Verdi's opera Don Carlo, with a libretto adapted from the play by Schiller, was first mounted in Paris in 1867, to be revised and staged in Milan in its new form in 1884. The drama centres on the love of Don Carlo, son of Philip II of Spain, and his father's third wife, Elisabetta. Matters are further complicated by the activities of Rodrigo, eager for the liberation of the Spanish Netherlands and enlisting Carlo in his cause.

Giacomo Aragall
The Spanish tenor Giacomo Aragall was born in Barcelona and as a child was a chorister at Santa Maria dei Mar. He embarked on serious study as a singer i at the age of nineteen with Jaime Francesco Puig and success in the 1962 Bilbao J Singing Competition won him a scholarship for study in Milan with Vladimiro i Badiani. In the same year he won first prize in the Voci Verdiani Competition in Bussetto. After his acclaimed debut at the Teatro La Fenice in Venice in the opera Gerusalemme and outstanding success in Palermo, he was engaged by La Scala, Milan, where he sang in La Bohème and L'amico Fritz, the youngest tenor to make his debut there. Appearances in the other major Italian opera-houses, followed. In 1965 he sang in Rigoletto at the Verona Arena and three years later made his debut at the Metropolitan in New York. Since then he has appeared in the principal opera-houses of Europe and the Americas. He has recorded major operatic roles for companies that include Decca, Erato/RCA and Eurodisc.

Eduard Tumagian
The baritone Eduard Tumagian made his debut at La Scala in the role of Nabucco, under the direction of Riccardo Muti. He has since appeared at the same opera-house in the first staging of Flavio Testi's opera Richard III in 1987 and in Verdi's I due Foscari and I Vespri Siciliani in 1988 and 1989. He has also appeared at the Opera in Paris, in Lyon, Toulouse, Montpellier, Hamburg, Frankfurt, Munich, Vienna, Zürich and Amsterdam. He made his first stage appearance at the opera in Bucharest, his native city, and after victory in a number of international competitions he was invited to appear at the Opera of the Rhine in Strasbourg, where he sang the roles of Posa, Germont, Rigoletto and Scarpia. In 1985 he sang the part of Napoleon in a concert performance of Prokofiev's War and Peace under Mstislav Rostropovich which was later recorded. Eduard Tumagian made his American debut in 1986 in La forza dei destino in Pittsburgh and later roles in America have included Nabucco under Riccardo Muti in Philadelphia and New York.

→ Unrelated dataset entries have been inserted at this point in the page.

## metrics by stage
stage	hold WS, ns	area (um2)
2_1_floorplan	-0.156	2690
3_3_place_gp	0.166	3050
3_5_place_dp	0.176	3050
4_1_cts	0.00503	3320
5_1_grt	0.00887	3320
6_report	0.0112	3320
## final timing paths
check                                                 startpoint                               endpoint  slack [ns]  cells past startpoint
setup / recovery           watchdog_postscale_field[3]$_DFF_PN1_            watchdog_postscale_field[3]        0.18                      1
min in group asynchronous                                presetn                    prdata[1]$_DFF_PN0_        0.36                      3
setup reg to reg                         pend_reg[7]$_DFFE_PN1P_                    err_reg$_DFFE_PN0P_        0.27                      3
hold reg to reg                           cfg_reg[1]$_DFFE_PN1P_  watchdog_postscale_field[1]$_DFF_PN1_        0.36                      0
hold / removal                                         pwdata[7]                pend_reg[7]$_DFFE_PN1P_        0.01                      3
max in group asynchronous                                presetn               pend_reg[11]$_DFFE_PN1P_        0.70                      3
`src/logic/asa_defines.svh`:
```
// Register offsets, field positions and reset values of the string assembler
`ifndef ASA_DEFINES_SVH
`define ASA_DEFINES_SVH

// ----------------------------------------------------------------------
// Register word addresses
// ----------------------------------------------------------------------
`define ASA_ADDR_INIT1 6'h00
`define ASA_ADDR_INIT2 6'h01
`define ASA_ADDR_INIT3 6'h02
`define ASA_ADDR_INIT4 6'h03
`define ASA_ADDR_STATUS1 6'h04
`define ASA_ADDR_IRQ_STAT 6'h05
`define ASA_ADDR_IRQ_MASK 6'h06
`define ASA_ADDR_ACK 6'h07
`define ASA_ADDR_COUNT 6'h08
// Address bit that selects the output string window
`define ASA_WIN_BIT 5

// ----------------------------------------------------------------------
// Reset values
// ----------------------------------------------------------------------
`define ASA_RST_INIT1 16'h0000
`define ASA_RST_INIT2 16'h000F
`define ASA_RST_INIT3 16'h0D00
`define ASA_RST_INIT4 16'h0000
`define ASA_RST_IRQ 2'h0

// ----------------------------------------------------------------------
// Field positions
// ----------------------------------------------------------------------
`define ASA_LEN_MSB 11
`define ASA_CHAR_MSB 14
`define ASA_CHAR_LSB 8
`define ASA_JUST_BIT 3
`define ASA_WORDS_MSB 1
`define ASA_WORDS_FOUR 2'h3
`define ASA_OVER_BIT 12
`define ASA_READY_BIT 0
`define ASA_BUSY_BIT 1
`define ASA_EV_DONE 0
`define ASA_EV_OVER 1

// ----------------------------------------------------------------------
// Characters
// ----------------------------------------------------------------------
`define ASA_SPACE 8'h20
`define ASA_NUL 8'h00

`endif

```
`src/logic/asa_pkg.sv`:
```
// Types shared by the string assembler files
package asa_pkg;

	typedef enum logic {
		ST_IDLE,
		ST_COPY
	} asa_state_t;

	typedef logic [15:0] asa_word_t;

endpackage

```
`src/logic/asa_assembler.sv`:
```
// Receive-side string assembler: collects characters into padded strings
// How it works
// - A string longer than the set length sends that many characters at once.
// - Overlength detection sets the overlength flag in the first status word.
// - The overlength flag clears when the host acknowledges the transfer.
// - Characters not sent after an overlength transfer stay buffered.
// - Leftovers go out with new data at full length or on delimiter.
// - The first extra character triggers the transfer and starts the leftover.
// - Characters equal to the removal character are dropped on entry.
// - Dropped characters are replaced by padding after justification.
// - Padding is the space character.
// - The end-of-string delimiter is never passed to the host.
// - Justify left when the margin bit is set, otherwise right.
//
// Decided for this implementation: the placing of the registers and the address-and-strobe port.
`timescale 1ns/10ps
`include "asa_defines.svh"

module asa_assembler #(
	parameter int MAX_LEN = 64,
	parameter int IN_AW = 7,
	parameter int OUT_AW = 5
) (
	input wire logic clk,
	input wire logic sys_rst,
	input wire logic charValid,
	input wire logic [6:0] charData,
	output logic charReady,
	input wire logic [5:0] regAddr,
	input wire logic [15:0] regWdata,
	input wire logic regWr,
	input wire logic regRd,
	output logic [15:0] regRdata,
	output logic irq,
	output logic stringDone,
	output logic overlengthFlag
);

	localparam int CW = IN_AW;
	localparam logic [CW-1:0] MAX_LEN_C = CW'(MAX_LEN);
	localparam logic [CW-1:0] ONE_C = CW'(1);

	// ------------------------------------------------------------------
	// State and decoded configuration
	// ------------------------------------------------------------------
	asa_pkg::asa_word_t firstInitWordQ, secondInitWordQ;
	asa_pkg::asa_word_t thirdInitWordQ, fourthInitWordQ;
	logic inputOverlengthFlagQ, readyFlagQ, irqQ, rdMemQ, doneQ;
	logic [1:0] irqStatQ, irqMaskQ;
	logic [15:0] regRdataQ;
	asa_pkg::asa_state_t stateQ;
	logic [IN_AW-1:0] wrPtrQ, rdPtrQ;
	logic [CW-1:0] countQ, nQ, padQ, lenQ, kQ, s2KQ;
	logic carryQ, readyQ, leftQ, s2ValidQ, s2DataQ;
	logic [7:0] hiQ;
	logic [`ASA_LEN_MSB:0] lenReg;
	logic [CW-1:0] lenEff, slotN;
	logic removeEn, marginJustifyBit;
	logic [6:0] removalCharField, delimChar;

	assign lenReg = secondInitWordQ[`ASA_LEN_MSB:0];
	assign removeEn = firstInitWordQ[`ASA_WORDS_MSB:0] == `ASA_WORDS_FOUR;
	assign removalCharField =
		fourthInitWordQ[`ASA_CHAR_MSB:`ASA_CHAR_LSB];
	assign delimChar = thirdInitWordQ[`ASA_CHAR_MSB:`ASA_CHAR_LSB];
	assign marginJustifyBit = thirdInitWordQ[`ASA_JUST_BIT];

	// Zero length would never complete; oversize is clipped to the buffer
	assign lenEff = (lenReg == '0) ? ONE_C :
		(lenReg > (`ASA_LEN_MSB + 1)'(MAX_LEN)) ? MAX_LEN_C :
		lenReg[CW-1:0];
	// Right-justified data end in the last byte of a whole word
	assign slotN = marginJustifyBit ? lenEff :
		lenEff + CW'(lenEff[0]);

	// ------------------------------------------------------------------
	// Character intake and trigger decisions
	// ------------------------------------------------------------------
	logic accept, isDelim, isRemoved, append;
	logic hitOver, hitFull, hitDelim, trig;
	logic [CW-1:0] cntPlus, sendN;

	assign accept = charValid && readyQ;
	assign isDelim = charData == delimChar;
	// Delimiter wins if both characters are configured alike
	assign isRemoved = removeEn && !isDelim &&
		(charData == removalCharField);
	assign append = accept && !isDelim && !isRemoved;
	assign cntPlus = countQ + ONE_C;
	// Fresh string: the first character past the length triggers
	assign hitOver = append && !carryQ && (cntPlus > lenEff);
	// Carried string: completes as soon as the length is reached
	assign hitFull = append && carryQ && (cntPlus >= lenEff);
	assign hitDelim = accept && isDelim;
	assign trig = hitOver || hitFull || hitDelim;
	assign sendN = hitDelim ? countQ : lenEff;

	// ------------------------------------------------------------------
	// Copy pipeline: issue stage reads input buffer, stage two packs
	// ------------------------------------------------------------------
	logic issuing, issueData, s2Last, finish, outWr;
	logic [7:0] inRdata, outChar;
	logic [OUT_AW-1:0] outWrAddr;
	logic [15:0] outWrData, outRdata;

	assign issuing = (stateQ == asa_pkg::ST_COPY) && (kQ != lenQ);
	// Removed characters never entered, so padding replaces them
	assign issueData = leftQ ? (kQ < nQ) : (kQ >= padQ);
	assign s2Last = s2ValidQ && (s2KQ == lenQ - ONE_C);
	assign finish = s2Last;
	assign outChar = s2DataQ ? inRdata : `ASA_SPACE;
	assign outWr = s2ValidQ && (s2KQ[0] || s2Last);
	assign outWrAddr = OUT_AW'(s2KQ >> 1);
	// Odd length: final word gets a space in its lower byte
	assign outWrData = s2KQ[0] ? {hiQ, outChar} :
		{outChar, `ASA_SPACE};

	always_ff @(posedge clk or posedge sys_rst) begin
		if (sys_rst) begin
			hiQ <= `ASA_NUL;
		end else if (s2ValidQ && !s2KQ[0]) begin
			hiQ <= outChar;
		end
	end

	always_ff @(posedge clk or posedge sys_rst) begin
		if (sys_rst) begin
			s2ValidQ <= 1'b0;
			s2DataQ <= 1'b0;
			s2KQ <= '0;
		end else begin
			s2ValidQ <= issuing;
			s2DataQ <= issueData;
			s2KQ <= kQ;
		end
	end

	// ------------------------------------------------------------------
	// Transfer control
	// ------------------------------------------------------------------
	always_ff @(posedge clk or posedge sys_rst) begin
		if (sys_rst) begin
			stateQ <= asa_pkg::ST_IDLE;
			nQ <= '0;
			padQ <= '0;
			lenQ <= '0;
			kQ <= '0;
			leftQ <= 1'b0;
		end else begin
			unique case (stateQ)
				asa_pkg::ST_IDLE: begin
					if (trig) begin
						stateQ <= asa_pkg::ST_COPY;
						nQ <= sendN;
						padQ <= slotN - sendN;
						lenQ <= slotN;
						kQ <= '0;
						leftQ <= marginJustifyBit;
					end
				end
				asa_pkg::ST_COPY: begin
					if (issuing) begin
						kQ <= kQ + ONE_C;
					end
					if (finish) begin
						stateQ <= asa_pkg::ST_IDLE;
					end
				end
			endcase
		end
	end

	// Intake stalls for the whole copy; the source sees it on charReady
	always_ff @(posedge clk or posedge sys_rst) begin
		if (sys_rst) begin
			readyQ <= 1'b0;
		end else begin
			readyQ <= !trig && (finish || stateQ == asa_pkg::ST_IDLE);
		end
	end

	// ------------------------------------------------------------------
	// Input buffer pointers and fill count
	// ------------------------------------------------------------------
	always_ff @(posedge clk or posedge sys_rst) begin
		if (sys_rst) begin
			wrPtrQ <= '0;
		end else if (append) begin
			wrPtrQ <= wrPtrQ + IN_AW'(1);
		end
	end

	always_ff @(posedge clk or posedge sys_rst) begin
		if (sys_rst) begin
			rdPtrQ <= '0;
		end else if (issuing && issueData) begin
			rdPtrQ <= rdPtrQ + IN_AW'(1);
		end
	end

	// Appends and finish never meet: intake is stalled during copy
	always_ff @(posedge clk or posedge sys_rst) begin
		if (sys_rst) begin
			countQ <= '0;
		end else if (append) begin
			countQ <= cntPlus;
		end else if (finish) begin
			countQ <= countQ - nQ;
		end
	end

	always_ff @(posedge clk or posedge sys_rst) begin
		if (sys_rst) begin
			carryQ <= 1'b0;
		end else if (hitOver) begin
			carryQ <= 1'b1;
		end else if (hitFull || hitDelim) begin
			carryQ <= 1'b0;
		end
	end

	asa_char_mem #(.WIDTH(8), .AW(IN_AW)) u_in_mem (
		.clk(clk), .sys_rst(sys_rst), .wrEn(append), .wrAddr(wrPtrQ),
		.wrData({1'b0, charData}), .rdAddr(rdPtrQ), .rdData(inRdata)
	);

	// Host may read mid-copy and see a mix of old and new words
	asa_char_mem #(.WIDTH(16), .AW(OUT_AW)) u_out_mem (
		.clk(clk), .sys_rst(sys_rst), .wrEn(outWr),
		.wrAddr(outWrAddr), .wrData(outWrData),
		.rdAddr(regAddr[OUT_AW-1:0]), .rdData(outRdata)
	);

	// ------------------------------------------------------------------
	// Register writes
	// ------------------------------------------------------------------
	logic regWin, ackWr;

	assign regWin = regAddr[`ASA_WIN_BIT];
	assign ackWr = regWr && (regAddr == `ASA_ADDR_ACK);

	always_ff @(posedge clk or posedge sys_rst) begin
		if (sys_rst) begin
			firstInitWordQ <= `ASA_RST_INIT1;
			secondInitWordQ <= `ASA_RST_INIT2;
			thirdInitWordQ <= `ASA_RST_INIT3;
			fourthInitWordQ <= `ASA_RST_INIT4;
			irqMaskQ <= `ASA_RST_IRQ;
		end else if (regWr) begin
			unique case (regAddr)
				`ASA_ADDR_INIT1: firstInitWordQ <= regWdata;
				`ASA_ADDR_INIT2: secondInitWordQ <= regWdata;
				`ASA_ADDR_INIT3: thirdInitWordQ <= regWdata;
				`ASA_ADDR_INIT4: fourthInitWordQ <= regWdata;
				`ASA_ADDR_IRQ_MASK: irqMaskQ <= regWdata[1:0];
				default: ;
			endcase
		end
	end

	// Set beats the acknowledge that lands in the same cycle
	always_ff @(posedge clk or posedge sys_rst) begin
		if (sys_rst) begin
			inputOverlengthFlagQ <= 1'b0;
		end else if (hitOver) begin
			inputOverlengthFlagQ <= 1'b1;
		end else if (ackWr) begin
			inputOverlengthFlagQ <= 1'b0;
		end
	end

	always_ff @(posedge clk or posedge sys_rst) begin
		if (sys_rst) begin
			readyFlagQ <= 1'b0;
		end else if (finish) begin
			readyFlagQ <= 1'b1;
		end else if (ackWr) begin
			readyFlagQ <= 1'b0;
		end
	end

	// ------------------------------------------------------------------
	// Interrupts
	// ------------------------------------------------------------------
	logic [1:0] irqEvents, irqClear;

	assign irqEvents = {hitOver, finish};
	assign irqClear = (regWr && regAddr == `ASA_ADDR_IRQ_STAT) ?
		regWdata[1:0] : 2'h0;

	always_ff @(posedge clk or posedge sys_rst) begin
		if (sys_rst) begin
			irqStatQ <= `ASA_RST_IRQ;
		end else begin
			irqStatQ <= (irqStatQ & ~irqClear) | irqEvents;
		end
	end

	always_ff @(posedge clk or posedge sys_rst) begin
		if (sys_rst) begin
			irqQ <= 1'b0;
		end else begin
			irqQ <= |(irqStatQ & irqMaskQ);
		end
	end

	// ------------------------------------------------------------------
	// Register reads
	// ------------------------------------------------------------------
	asa_pkg::asa_word_t firstStatusWord, readMux;

	always_comb begin
		firstStatusWord = '0;
		firstStatusWord[`ASA_OVER_BIT] = inputOverlengthFlagQ;
		firstStatusWord[`ASA_READY_BIT] = readyFlagQ;
		firstStatusWord[`ASA_BUSY_BIT] = stateQ == asa_pkg::ST_COPY;
	end

	always_comb begin
		unique case (regAddr)
			`ASA_ADDR_INIT1: readMux = firstInitWordQ;
			`ASA_ADDR_INIT2: readMux = secondInitWordQ;
			`ASA_ADDR_INIT3: readMux = thirdInitWordQ;
			`ASA_ADDR_INIT4: readMux = fourthInitWordQ;
			`ASA_ADDR_STATUS1: readMux = firstStatusWord;
			`ASA_ADDR_IRQ_STAT: readMux = {14'h0000, irqStatQ};
			`ASA_ADDR_IRQ_MASK: readMux = {14'h0000, irqMaskQ};
			`ASA_ADDR_COUNT: readMux = 16'(countQ);
			default: readMux = '0;
		endcase
	end

	always_ff @(posedge clk or posedge sys_rst) begin
		if (sys_rst) begin
			regRdataQ <= '0;
			rdMemQ <= 1'b0;
		end else begin
			regRdataQ <= (regRd && !regWin) ? readMux : '0;
			rdMemQ <= regRd && regWin;
		end
	end

	always_ff @(posedge clk or posedge sys_rst) begin
		if (sys_rst) begin
			doneQ <= 1'b0;
		end else begin
			doneQ <= finish;
		end
	end

	// ------------------------------------------------------------------
	// Outputs
	// ------------------------------------------------------------------
	// Window data come from the memory's own read register
	assign regRdata = rdMemQ ? outRdata : regRdataQ;
	assign charReady = readyQ;
	assign irq = irqQ;
	assign stringDone = doneQ;
	assign overlengthFlag = inputOverlengthFlagQ;

endmodule // asa_assembler

```
`src/logic/asa_char_mem.sv`:
```
// Simple one-write, one-read memory with registered read data
`timescale 1ns/10ps

module asa_char_mem #(
	parameter int WIDTH = 8,
	parameter int AW = 7
) (
	input wire logic clk,
	input wire logic sys_rst,
	input wire logic wrEn,
	input wire logic [AW-1:0] wrAddr,
	input wire logic [WIDTH-1:0] wrData,
	input wire logic [AW-1:0] rdAddr,
	output logic [WIDTH-1:0] rdData
);

	logic [WIDTH-1:0] mem [0:(1<<AW)-1];

	always_ff @(posedge clk) begin
		if (wrEn) begin
			mem[wrAddr] <= wrData;
		end
	end

	always_ff @(posedge clk or posedge sys_rst) begin
		if (sys_rst) begin
			rdData <= '0;
		end else begin
			rdData <= mem[rdAddr];
		end
	end

endmodule // asa_char_mem

```
`config.mk`:
```
export PLATFORM = sky130hd
export DESIGN_NAME = asa_assembler
export DESIGN_NICKNAME = d
export VERILOG_FILES = /design/src/logic/asa_pkg.sv /design/src/logic/asa_assembler.sv /design/src/logic/asa_char_mem.sv
export VERILOG_INCLUDE_DIRS = /design/src /design/src/logic
export SDC_FILE = /design/constraint.sdc
export NUM_CORES = 2
export LEC_CHECK = 0
export ABC_CLOCK_PERIOD_IN_PS = 7600
export BUFFER_PORTS_ARGS = -buffer_cell sky130_fd_sc_hd__buf_2
export CAP_MARGIN = 25
export CORE_MARGIN = 3
export CORE_UTILIZATION = 40
export CTS_CLUSTER_DIAMETER = 80
export DETAILED_ROUTE_END_ITERATION = 12
export SYNTH_ARGS = -nofsm -noshare
export SYNTH_HDL_FRONTEND = slang
export SYNTH_SLANG_ARGS = --single-unit
```
`constraint.sdc`:
```
create_clock -name clk -period 7.6 [get_ports clk]
set_input_delay 1.52 -clock clk [delete_from_list [all_inputs] [get_ports clk]]
set_output_delay 1.52 -clock clk [all_outputs]
set_load 0.01 [all_outputs]
```
Word level (Yosys, flattened, before mapping)
Memory sizes are Yosys's and may differ from the RTL's. A register that Yosys moved wholly into a read port is not among the register bits.
Index checks and enable logic that the tools add are counted.
- memory bits (writable): 1408
- input port bits: 34
- bits in registers: 167
- word-level logic and storage cells: 136
- memories: 2
- output and inout port bits: 20
- bitwise logic cells: 5
- add/sub/neg operators: 8
- reductions and logical operators: 45
- equal/unequal tests: 15
- mux-type cells: 28
- order comparisons: 5
- memories (memory ; words ; width ; read ports ; clocked after Yosys merged registers in ; wr ports ; RTL line ; text):
    u_in_mem.mem ; 128 ; 7 ; 1 ; 1 ; 1 ; asa_char_mem.sv:17 ; logic [WIDTH-1:0] mem [0:(1<<AW)-1];
    u_out_mem.mem ; 32 ; 16 ; 1 ; 1 ; 1 ; asa_char_mem.sv:17 ;
- operators by type and width (operator ; count):
    case mux 16 bit (8 select lines) ; 1
    two-way mux 7 bit ; 8
    two-way mux 16 bit ; 3
    adder 7 x 1 -> 7 bit (second input constant) ; 4
    == test 6 x 3 -> 1 bit (second input constant) ; 4
    == test 7 bit ; 3
    logical AND 1 bit ; 20
    >= comparator 7 bit ; 2
    case mux 7 bit (2 select lines) ; 1
    AND reduction 2 bit ; 7
    subtractor 7 bit ; 2
    == test 6 x 2 -> 1 bit (second input constant) ; 2
    greater-than comparator 12 x 7 -> 1 bit (second input constant) ; 1
    zero test 12 bit ; 1
    two-way mux 1 bit ; 12
    two-way mux 8 bit ; 1
    nonzero test 2 bit ; 4
    adder 7 x 1 -> 7 bit ; 1
    greater-than comparator 7 bit ; 1
    < comparator 7 bit ; 1
    inequality test 7 bit ; 1
    subtractor 7 x 1 -> 7 bit (second input constant) ; 1
    == test 6 x 1 -> 1 bit (second input constant) ; 1
    == test 6 x 4 -> 1 bit (second input constant) ; 1
    13 further kinds ; 23

Depth between registers and ports, before layout
- depth in word-level cells: 12
- mapped depth: 15
- depth with buffers taken out: 14

Cells and area by module
A second synthesis with hierarchy kept.
- cell total of the unflattened synthesis: 3588
- area total of the unflattened synthesis: 68918.6 um2
- by module, submodules not included (module ; area each (um2) ; cells each ; sequential area each (um2) ; instances):
    asa_char_mem at u_in_mem ; 39705.6 ; 1636 ; 30949.7 ; 1
    asa_char_mem at u_out_mem ; 20619.8 ; 1144 ; 15775.1 ; 1
    asa_assembler ; 8593.2 ; 808 ; 3987.6 ; 1

Least setup slack after synthesis
OpenSTA, ideal clock, no wires.
- path kind: input to register
- from: input port charData[2]
- to: register padQ[6]
- required time: 7.473 ns
- buffers on the path: 1
- slack: 3.722 ns
- stages: 14
- setup time: 0.127 ns
- arrival: 3.751 ns
- cell sequence: xor2_1 > nor4_1 > nand4b_1 > clkbuf_1 > nand2_1 > o21ai_0 > ha_1 > fa_1 > inv_1 > a21oi_1 > nor2_1 > o41ai_1 > xnor2_1 > o21ai_0
- elaborated cells between the ends (all ways): 18
- those cells by class: add/sub: 1; eq/ne: 2; mux: 1; reduce/logical: 14
- RTL lines (what ; RTL line ; text):
    from (decl) ; asa_assembler.sv:27 ; input wire logic [6:0] charData,
    == test 7 bit ; asa_assembler.sv:84 ; assign isDelim = charData == delimChar;
    logical AND 1 bit ; asa_assembler.sv:94 ; assign hitDelim = accept && isDelim;
    two-way mux 7 bit ; asa_assembler.sv:96 ; assign sendN = hitDelim ? countQ : lenEff;
    via sendN[0] ; asa_assembler.sv:81 ; logic [CW-1:0] cntPlus, sendN;
    subtractor 7 bit ; asa_assembler.sv:155 ; padQ <= slotN - sendN;
    to (signal assigned) ; asa_assembler.sv:155 ;
    to (decl) ; asa_assembler.sv:53 ; logic [CW-1:0] countQ, nQ, padQ, lenQ, kQ, s2KQ;
The timed path passes the listed nets, and every way through them passes these cells.
A chain may end at the register's enable or synchronous reset.

Worst setup path after layout
- from: input port charData[6]
- to: memory u_in_mem.mem[75][2] (netlist bit), enable pin
- longest elaborated chain between the ends: 8
- elaborated cells between the ends (all ways): 10
- those cells by class: eq/ne: 2; mux: 2; reduce/logical: 6
- ends and longest elaborated chain (what ; RTL line ; text):
    == test 7 bit ; asa_assembler.sv:84 ;
    zero test 1 bit ; asa_assembler.sv:86, asa_assembler.sv:88 ;
    logical AND 1 bit (2 in series) ; asa_assembler.sv:86 ; assign isRemoved = removeEn && !isDelim &&
    zero test 1 bit ; asa_assembler.sv:88 ; assign append = accept && !isDelim && !isRemoved;
    logical AND 1 bit (*) ; asa_assembler.sv:88 ;
    two-way mux 1 bit (*) ; asa_char_mem.sv:20 ; if (wrEn) begin
    two-way mux 1 bit (not written as such) (*) ; asa_char_mem.sv:21 ; mem[wrAddr] <= wrData;
    to (decl) ; asa_char_mem.sv:17 ;
Every way passes the cells marked *; elsewhere a longest branch is shown, timed or not.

Czecho-Slovak Radio Symphony Orchestra (Bratislava)

The Czecho-Slovak Radio Symphony Orchestra (Bratislava), the oldest symphonic ensemble in Slovakia, was founded in 1929 at the instance of Milos Ruppeldt and Oskar Nedbal, prominent personalities in the sphere of music. Ondrej Lenard was appointed its conductor in 1970 and in 1977 its conductor-in- chief. The orchestra has given successful concerts both at home and abroad, in Germany, Russia, Bulgaria, Denmark, France, Spain, Italy, Great Britain, Hong Kong and Japan. For Marco Polo the orchestra has recorded works by Glazunov, Gliere, Miaskovsky and other late romantic composers and film music of Honegger, Bliss, Ibert and Khachaturian as well as several volumes of the label's Johann Strauss Edition. Naxos recordings include symphonies and ballets by Tchaikovsky, and symphonies by Berlioz and Saint-Saëns.

Alexander Rahbari
Alexander Rahbari was born in Iran in 1948 and was trained as a conductor at the Vienna Music Academy as a pupil of von Einem, Swarowsky and Österreicher. On his return to Iran he was appointed director of the Teheran Conservatory of Music and took a leading position in the cultural development of his country. In 1977 he moved to Europe, winning first prize in the Besançon International Conductors' Competition and the Geneva silver medal. In the 1986- 87 season he appeared for the first time with the BRT Philharmonic and in September 1988, accepted appointment as principal conductor.